OK, I haven't been a baby for decades now; I am 49 tonight ... and it will be the last time that I will be able to say that - truthfully. The face in this picture is so serious, but then again, I've been told I was a serious child. But what the heck could have ticked me off at 15 months! Maybe my rubber pants were aggravating me ... or maybe I wasn't hip to romping around topless. OR maybe I was tired of lugging around that life sized doll Bobby I actually remember his name.

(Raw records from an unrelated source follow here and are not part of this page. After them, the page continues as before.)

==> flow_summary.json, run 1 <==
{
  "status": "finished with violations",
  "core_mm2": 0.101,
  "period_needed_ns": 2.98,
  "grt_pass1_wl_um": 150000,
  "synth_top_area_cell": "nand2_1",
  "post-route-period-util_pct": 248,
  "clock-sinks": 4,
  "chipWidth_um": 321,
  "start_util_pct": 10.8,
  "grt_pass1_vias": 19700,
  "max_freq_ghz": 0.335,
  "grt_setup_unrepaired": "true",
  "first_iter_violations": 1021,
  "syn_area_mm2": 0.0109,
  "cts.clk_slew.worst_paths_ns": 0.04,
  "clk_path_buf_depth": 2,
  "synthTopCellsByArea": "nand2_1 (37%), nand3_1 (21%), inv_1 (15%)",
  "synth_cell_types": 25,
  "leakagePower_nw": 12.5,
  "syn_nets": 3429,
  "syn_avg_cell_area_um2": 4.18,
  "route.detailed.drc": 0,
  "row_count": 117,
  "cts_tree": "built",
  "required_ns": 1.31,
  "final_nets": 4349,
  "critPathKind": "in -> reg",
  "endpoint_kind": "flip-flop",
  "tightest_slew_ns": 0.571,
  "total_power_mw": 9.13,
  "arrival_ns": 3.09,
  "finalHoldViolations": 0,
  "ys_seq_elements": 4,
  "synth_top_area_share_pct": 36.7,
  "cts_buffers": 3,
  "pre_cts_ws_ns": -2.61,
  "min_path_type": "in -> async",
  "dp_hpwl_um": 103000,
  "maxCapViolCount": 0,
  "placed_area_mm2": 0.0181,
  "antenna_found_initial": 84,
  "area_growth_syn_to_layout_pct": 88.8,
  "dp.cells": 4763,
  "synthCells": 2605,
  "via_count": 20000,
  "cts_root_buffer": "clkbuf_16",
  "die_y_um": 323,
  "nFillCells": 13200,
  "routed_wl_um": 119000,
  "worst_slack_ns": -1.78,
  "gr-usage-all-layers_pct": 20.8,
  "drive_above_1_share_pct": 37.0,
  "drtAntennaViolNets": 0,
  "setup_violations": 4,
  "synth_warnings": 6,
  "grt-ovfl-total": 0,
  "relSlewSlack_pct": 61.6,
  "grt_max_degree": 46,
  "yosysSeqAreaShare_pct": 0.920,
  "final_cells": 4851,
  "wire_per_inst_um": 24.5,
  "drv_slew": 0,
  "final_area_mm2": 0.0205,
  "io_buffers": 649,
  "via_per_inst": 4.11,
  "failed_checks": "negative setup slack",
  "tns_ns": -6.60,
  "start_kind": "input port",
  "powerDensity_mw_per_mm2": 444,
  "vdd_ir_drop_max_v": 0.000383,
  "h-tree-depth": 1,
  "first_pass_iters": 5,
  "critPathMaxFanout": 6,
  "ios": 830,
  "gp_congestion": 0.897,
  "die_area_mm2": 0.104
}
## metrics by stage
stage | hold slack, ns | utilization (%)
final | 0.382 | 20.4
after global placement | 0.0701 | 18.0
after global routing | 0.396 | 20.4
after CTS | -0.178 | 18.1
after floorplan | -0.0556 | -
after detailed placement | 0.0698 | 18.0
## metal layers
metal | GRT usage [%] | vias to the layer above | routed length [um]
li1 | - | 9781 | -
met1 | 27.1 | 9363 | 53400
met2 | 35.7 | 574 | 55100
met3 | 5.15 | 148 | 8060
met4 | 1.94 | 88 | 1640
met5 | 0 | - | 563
### config.mk
export PLATFORM = sky130hd
export DESIGN_NAME = tmr_uev_ctrl
export DESIGN_NICKNAME = d
export VERILOG_FILES = /design/src/rtl/tmr_uev_pkg.sv /design/src/rtl/tmr_shadow_reg.sv /design/src/rtl/tmr_prescaler.sv /design/src/rtl/tmr_upcounter.sv /design/src/rtl/tmr_uev_ctrl.sv
export SDC_FILE = /design/constraint.sdc
export NUM_CORES = 1
export LEC_CHECK = 0
export ABC_CLOCK_PERIOD_IN_PS = 7900
export BUFFER_PORTS_ARGS = -buffer_cell sky130_fd_sc_hd__buf_4
export CAP_MARGIN = 20
export CORE_MARGIN = 2
export CORE_UTILIZATION = 55
export DETAILED_ROUTE_END_ITERATION = 8
export GPL_TIMING_DRIVEN = 0
export HOLD_SLACK_MARGIN = 0.06
export PLACE_DENSITY_LB_ADDON = 0.25
export SLEW_MARGIN = 10
export SYNTH_ARGS = -nofsm -noshare
export SYNTH_HDL_FRONTEND = slang
export SYNTH_HIERARCHICAL = 1
export SYNTH_SLANG_ARGS = --single-unit
export TNS_END_PERCENT = 10
### constraint.sdc
create_clock -name clk -period 7.9 [get_ports clk]
set_input_delay 1.58 -clock clk [delete_from_list [all_inputs] [get_ports clk]]
set_output_delay 1.58 -clock clk [all_outputs]
set_load 0.005 [all_outputs]
### src/rtl/tmr_uev_pkg.sv
package tmr_uev_pkg;
   typedef enum logic [1:0] {
      SEL_CTRL = 2'd0,
      SEL_DIV  = 2'd1,
      SEL_LIM  = 2'd2,
      SEL_CMP  = 2'd3
   } reg_sel_e;

   localparam int CB_RUN   = 0;
   localparam int CB_HOLD  = 1;
   localparam int CB_FORCE = 2;
   localparam int CTRL_W   = 3;
endpackage

### src/rtl/tmr_shadow_reg.sv
module tmr_shadow_reg #(
   parameter int W = 16
) (
   input  logic         clk,
   input  logic         rst_n,
   input  logic         stage_we,
   input  logic [W-1:0] stage_d,
   input  logic         load,
   output logic [W-1:0] stage_q,
   output logic [W-1:0] active_q
);
   if (W < 1) begin : g_bad_w
      $error("tmr_shadow_reg: W must be at least 1");
   end

   // the active copy takes the staged value held before this edge
   always_ff @(posedge clk or negedge rst_n) begin
      if (!rst_n) begin
         stage_q  <= '0;
         active_q <= '0;
      end else begin
         if (load)     active_q <= stage_q;
         if (stage_we) stage_q  <= stage_d;
      end
   end
endmodule

### src/rtl/tmr_prescaler.sv
module tmr_prescaler #(
   parameter int PSC_W = 16
) (
   input  logic             clk,
   input  logic             rst_n,
   input  logic             run,
   input  logic             reinit,
   input  logic [PSC_W-1:0] divisor,
   output logic             tick
);
   logic [PSC_W-1:0] phase_q;

   assign tick = run && (phase_q == divisor);

   always_ff @(posedge clk or negedge rst_n) begin
      if (!rst_n)      phase_q <= '0;
      else if (reinit) phase_q <= '0;
      else if (tick)   phase_q <= '0;
      else if (run)    phase_q <= phase_q + 1'b1;
   end
endmodule

### src/rtl/tmr_upcounter.sv
module tmr_upcounter #(
   parameter int CNT_W = 16
) (
   input  logic             clk,
   input  logic             rst_n,
   input  logic             tick,
   input  logic             reinit,
   input  logic [CNT_W-1:0] limit,
   output logic [CNT_W-1:0] cnt,
   output logic             wrap
);
   assign wrap = tick && (cnt == limit);

   always_ff @(posedge clk or negedge rst_n) begin
      if (!rst_n)      cnt <= '0;
      else if (reinit) cnt <= '0;
      else if (wrap)   cnt <= '0;
      else if (tick)   cnt <= cnt + 1'b1;
   end
endmodule

### src/rtl/tmr_uev_ctrl.sv
module tmr_uev_ctrl
   import tmr_uev_pkg::*;
#(
   parameter int DATA_W = 16,
   parameter int CNT_W  = 16,
   parameter int PSC_W  = 16
) (
   input  logic              clk,
   input  logic              rst_n,
   input  logic              wr_en,
   input  logic [1:0]        wr_sel,
   input  logic [DATA_W-1:0] wr_data,
   input  logic              slv_rst,
   input  logic              trig_start,
   output logic [CNT_W-1:0]  cnt_o,
   output logic              uev_o,
   output logic              cmp_match_o
);
   if (CNT_W > DATA_W) begin : g_bad_cnt
      $error("tmr_uev_ctrl: CNT_W must not exceed DATA_W");
   end
   if (PSC_W > DATA_W) begin : g_bad_psc
      $error("tmr_uev_ctrl: PSC_W must not exceed DATA_W");
   end
   if (DATA_W < CTRL_W) begin : g_bad_data
      $error("tmr_uev_ctrl: DATA_W too narrow for control word");
   end

   logic             run_q, hold_q;
   logic             ctrl_wr, force_upd, hold_eff, reinit, tick, wrap, upd;
   logic [PSC_W-1:0] div_stage, div_act;
   logic [CNT_W-1:0] lim_stage, lim_act, cmp_stage, cmp_act;

   assign ctrl_wr   = wr_en && (reg_sel_e'(wr_sel) == SEL_CTRL);
   assign force_upd = ctrl_wr && wr_data[CB_FORCE];
   // an inhibit bit written in the same cycle already applies
   assign hold_eff  = ctrl_wr ? wr_data[CB_HOLD] : hold_q;
   assign reinit    = force_upd || slv_rst;
   assign upd       = (wrap || reinit) && !hold_eff;

   always_ff @(posedge clk or negedge rst_n) begin
      if (!rst_n) begin
         run_q  <= 1'b0;
         hold_q <= 1'b0;
         uev_o  <= 1'b0;
      end else begin
         run_q  <= trig_start || (ctrl_wr ? wr_data[CB_RUN] : run_q);
         hold_q <= hold_eff;
         uev_o  <= upd;
      end
   end

   tmr_shadow_reg #(.W(PSC_W)) u_div (
      .clk(clk), .rst_n(rst_n),
      .stage_we(wr_en && (reg_sel_e'(wr_sel) == SEL_DIV)),
      .stage_d(wr_data[PSC_W-1:0]), .load(upd),
      .stage_q(div_stage), .active_q(div_act));

   tmr_shadow_reg #(.W(CNT_W)) u_lim (
      .clk(clk), .rst_n(rst_n),
      .stage_we(wr_en && (reg_sel_e'(wr_sel) == SEL_LIM)),
      .stage_d(wr_data[CNT_W-1:0]), .load(upd),
      .stage_q(lim_stage), .active_q(lim_act));

   tmr_shadow_reg #(.W(CNT_W)) u_cmp (
      .clk(clk), .rst_n(rst_n),
      .stage_we(wr_en && (reg_sel_e'(wr_sel) == SEL_CMP)),
      .stage_d(wr_data[CNT_W-1:0]), .load(upd),
      .stage_q(cmp_stage), .active_q(cmp_act));

   tmr_prescaler #(.PSC_W(PSC_W)) u_psc (
      .clk(clk), .rst_n(rst_n), .run(run_q), .reinit(reinit),
      .divisor(div_act), .tick(tick));

   tmr_upcounter #(.CNT_W(CNT_W)) u_cnt (
      .clk(clk), .rst_n(rst_n), .tick(tick), .reinit(reinit),
      .limit(lim_act), .cnt(cnt_o), .wrap(wrap));

   assign cmp_match_o = (cnt_o == cmp_act);
endmodule


# --- After elaboration in Yosys (flattened, before gate mapping) ---
# Cells that the tools add are included.
totals:
  regBits: 131
  output_inout_bits: 18
op_classes:
  n_eq_ne: 6
  reduce_logical: 15
  muxes: 8
  addsub: 2
ops:
  columns: ["operator", "n"]
  rows:
  - ["$mux W16", 6]
  - ["$eq A16 B16 Y1", 3]
  - ["$add A16 B1 Y16 const B", 2]
  - ["$logic_and A1 B1 Y1", 8]
  - ["$reduce_bool A3 Y1", 2]
  - ["$eq A2 B2 Y1 const B", 2]
  - ["$logic_or A1 B1 Y1", 3]
  - ["$eq A2 B1 Y1 const B", 1]
  - ["$logic_not A2 Y1", 1]
  - ["$mux W1", 2]
  - ["$logic_not A1 Y1", 1]

# --- Logic depth before layout (Yosys ltp) ---
depth:
  depth_word: 6
  depth_mapped: 12
  mapped_depth_nobuf: 9

# --- Hierarchy ---
# The synthesis kept the hierarchy.
modules_own_cells:
  columns: ["mod", "area_per_inst_um2", "n_inst", "seq_area_each_um2", "cells_per_inst"]
  rows:
  - ["tmr_shadow_reg", 1298.7, 3, 800.8, 68]
  - ["tmr_prescaler", 1096.1, 1, 400.4, 117]
  - ["tmr_upcounter", 1096.1, 1, 400.4, 117]
  - ["tmr_uev_ctrl", 346.6, 1, 75.1, 34]

# --- Worst setup path before layout ---
# Ideal clock, no wire load.
synth_path:
  path_kind: "input-to-reg"
  from: "input port wr_sel[1]"
  to: "register u_cmp.active_q[10]"
  setup_time_ns: 0.125
  arrival_time_ns: 2.932
  path_buffers: 2
  cell_stages: 6
  setup_slack_ns: 4.843
  required_ns: 7.775
  path_cell_list: "nor3b_4 -> mux2_4 -> o21ba_4 -> buf_6 -> buf_12 -> mux2_4"
synth_via:
  word_cells_on_any_way: 8
synth_lines:
  columns: ["item", "line_no", "text"]
  rows:
  - ["from (decl)", "tmr_uev_ctrl.sv:11", "input logic [1:0] wr_sel,"]
  - ["$logic_not A2 Y1", "tmr_uev_ctrl.sv:34", "assign ctrl_wr = wr_en && (reg_sel_e'(wr_sel) == SEL_CTRL);"]
  - ["$logic_and A1 B1 Y1", "tmr_uev_ctrl.sv:34", null]
  - ["$mux W1", "tmr_uev_ctrl.sv:37", "assign hold_eff = ctrl_wr ? wr_data[CB_HOLD] : hold_q;"]
  - ["named net hold_eff", "tmr_uev_ctrl.sv:30", "logic ctrl_wr, force_upd, hold_eff, reinit, tick, wrap, upd;"]
  - ["$logic_not A1 Y1", "tmr_uev_ctrl.sv:39", "assign upd = (wrap || reinit) && !hold_eff;"]
  - ["$logic_and A1 B1 Y1", "tmr_uev_ctrl.sv:39", null]
  - ["named net upd", "tmr_uev_ctrl.sv:30", null]
  - ["to (signal assigned)", "tmr_shadow_reg.sv:22", "if (load) active_q <= stage_q;"]
  - ["to (decl)", "tmr_shadow_reg.sv:10", "output logic [W-1:0] active_q"]
# The timed path passes the listed nets, and every way through them passes these cells.
# A chain may end at the register's enable or synchronous reset.

# --- Final worst setup path ---
layout_path:
  from: "register u_cnt.cnt[0]"
  to: "output port cmp_match_o"
layout_via:
  elab_chain_cells: 1
layout_rtl:
  columns: ["item", "line_no", "text"]
  rows:
  - ["from (decl)", "tmr_upcounter.sv:9", "output logic [CNT_W-1:0] cnt,"]
  - ["from (signal assigned)", "tmr_upcounter.sv:18", "else if (tick) cnt <= cnt + 1'b1;"]
  - ["$eq A16 B16 Y1", "tmr_uev_ctrl.sv:79", "assign cmp_match_o = (cnt_o == cmp_act);"]
  - ["to (decl)", "tmr_uev_ctrl.sv:17", "output logic cmp_match_o"]
# No other way between the ends.

==> results by group <==
Status
  • Status: completed

Floorplan
  • DIE AREA: approximately 0.013 mm2
  • Die Wd: 112 um
  • Io pins: 41
  • Die height: approximately 110 um
  • Initial Util: 0.564
  • Row cnt: 39
  • CORE AREA: 0.0114 mm2

Worst setup path
  • WS Path Type: reg2out
  • Startpoint types: flip-flop
  • CP delay by family, top: flip-flops
  • CP cell instances: xnor2_1 > nand4_1 > nor4_1 > buf_4
  • CP bufs+invs: 1
  • Worst path required time: 6.32 ns
  • Crit path DAT: between 1.5 and 2 ns
  • CP max FO: 9
  • CP Capture Type: output pin
  • CP max stage cell: dfrtp_1
  • CP peak stage delay: between 0.5 and 0.6 ns

STA
  • Final Hold Viols: 0
  • Final setup TNS: 0 ns
  • Worst slew margin: 0.667
  • Max Slew Vio Count: 0
  • Hold_ws: between 0.5 and 0.6 ns
  • Part of the cycle the worst path needs: 0.431
  • PnR worst setup slack: about 4.5 ns
  • Setup Skew: 0.00866 ns
  • Final setup fails: 0
  • Slew @ Worst Pin: between 0.4 and 0.5 ns
  • RSZ-0062 raised after global routing: false
  • Final Critical Period: between 3 and 4 ns
  • Fmax: 0.294 GHz

Power
  • Max VDD drop: 0.179 mV
  • Post-layout power: approximately 0.0022 W
  • PwrDens: 288 mW/mm2
  • Leakage: ~3.3 nW

Global routing
  • Vias in the first global route: 4,201
  • Global-route wire length before repair: ~23,000 um
  • Total global-route track usage: 0.236
  • Pin count of the biggest net entering global routing: 87
  • Initial antenna violation count: 0
  • Total gr overflow: 0

Final layout
  • Filler cells: roughly 840
  • Final Util: 0.661
  • Synth-to-Final Area Change: 17.3%
  • Fraction of layout cells with a size suffix above 1: 0.371
  • Diodes inserted: 0
  • Final net count: about 560

Detailed routing
  • Vias after detailed routing: between 4,000 and 5,000
  • Pre-Repair DR Iteration Count: 5
  • DRC: 0
  • DRT iter0 DRCs: approximately 330
  • Post-DRT Antenna Nets: 0
  • Detailed Route WL: approximately 14,000 um
  • Average wire per standard cell: 19.8 um
  • Vias per inst: 5.84

Synth
  • Synth area leader: dfrtp_1
  • Sequential fraction of the synthesis area: 0.509
  • Synth warn: 6
  • Synth Register Bits: ~130
  • Mapped Nets: just under 500
  • Ys flop type: dfrtp_1
  • Post-synthesis instance total: around 470
  • Post-synthesis async set-or-reset flop share: 1.00
  • Syn Area/Cell: approximately 14 um2
  • Most instantiated library cell after synthesis: dfrtp_1
  • Number of synthesized flops with an enable pin: 0
  • Area contributors post-synth: dfrtp_1, mux2_4, mux2_2, xnor2_1, xor2_1
  • Synth Cell Area: 0.00643 mm2
  • Share of the synthesized area in the top cell type: 0.509
  • Distinct cells, synth: 40
  • Most frequent cells after synthesis: dfrtp_1, mux2_4, mux2_2, xnor2_1, xor2_1

Job
  • Max cap viols: 0

Clock tree
  • Hold_buf cts: 0
  • Post-CTS resize count: 0
  • CTS Sinks: 131
  • Clk Latency, worst-skew pair: 0.42 ns
  • CTS Root Cell: clkbuf_16
  • Cts bufs inserted: 17
  • Clock-pin slew on the worst setup and hold paths: 0.06 ns
  • Post-CTS Setup Inserts: 0
  • CTS tree: built
  • CTS Buffer Depth: 2
  • CTS HTree Levels: 4

Hold path
  • Worst hold path class: reg2reg

Placement
  • Post-place setup slack: 4.54 ns
  • I/O Buffers: 40
  • DPL Wire Length: roughly 9400 um
  • Global placer's final weighted congestion: ~0.9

There were lots of things that made me grumpy. I hated fairy tales, and any other "tale" that was nonsensical. I remember my mother reading me the story of Rapunzel and I was impatient ... "why didn't Rapunzel cut her braid off herself and use it as a rope to escape from the tower?". Cinderella made me frustrated. "Why didn't she tell her daddy that her new mommy was mean to her? Why didn't she run away?" Fairy tales never flew with me. And don't even get me started on Dr Suess - cat, hat and all of those rhyming words. B o r i n g. Now a good biography was something that held my attention. Some things have never changed.
The sight of my mother's bulging belly was something else that made me grumpy. The thought of more siblings to share my parents with didn't excite me. There was a certain red maternity jumper my mom wore with a black turtleneck that signaled the impending arrival of a new sister and eventually - brother.
I can remember having my picture taken and being urged to "please smile Lyn". What was my problem? What kid doesn't smile? It definitely made the other side of the lens more appealing to me. As a child I remember feeling happy and contented - and very responsible. I took my role as big sister very seriously. I was often put in charge and I reveled in it. It may have left me a little bossy. This could be confirmed by my sibs.
I have always felt like an old soul ... and if you saw the network of wrinkly crevasses lining my palms, you may agree. I feel like someone who has lived many lives ... and I just hope I am learning all that I am meant to in this one. At the risk of sounding cliche, time is gaining momentum, passing faster each year. It seems that all of a sudden I have almost reached pardon my presumption my half way point and I haven't even figured out what I want to be when I grow up.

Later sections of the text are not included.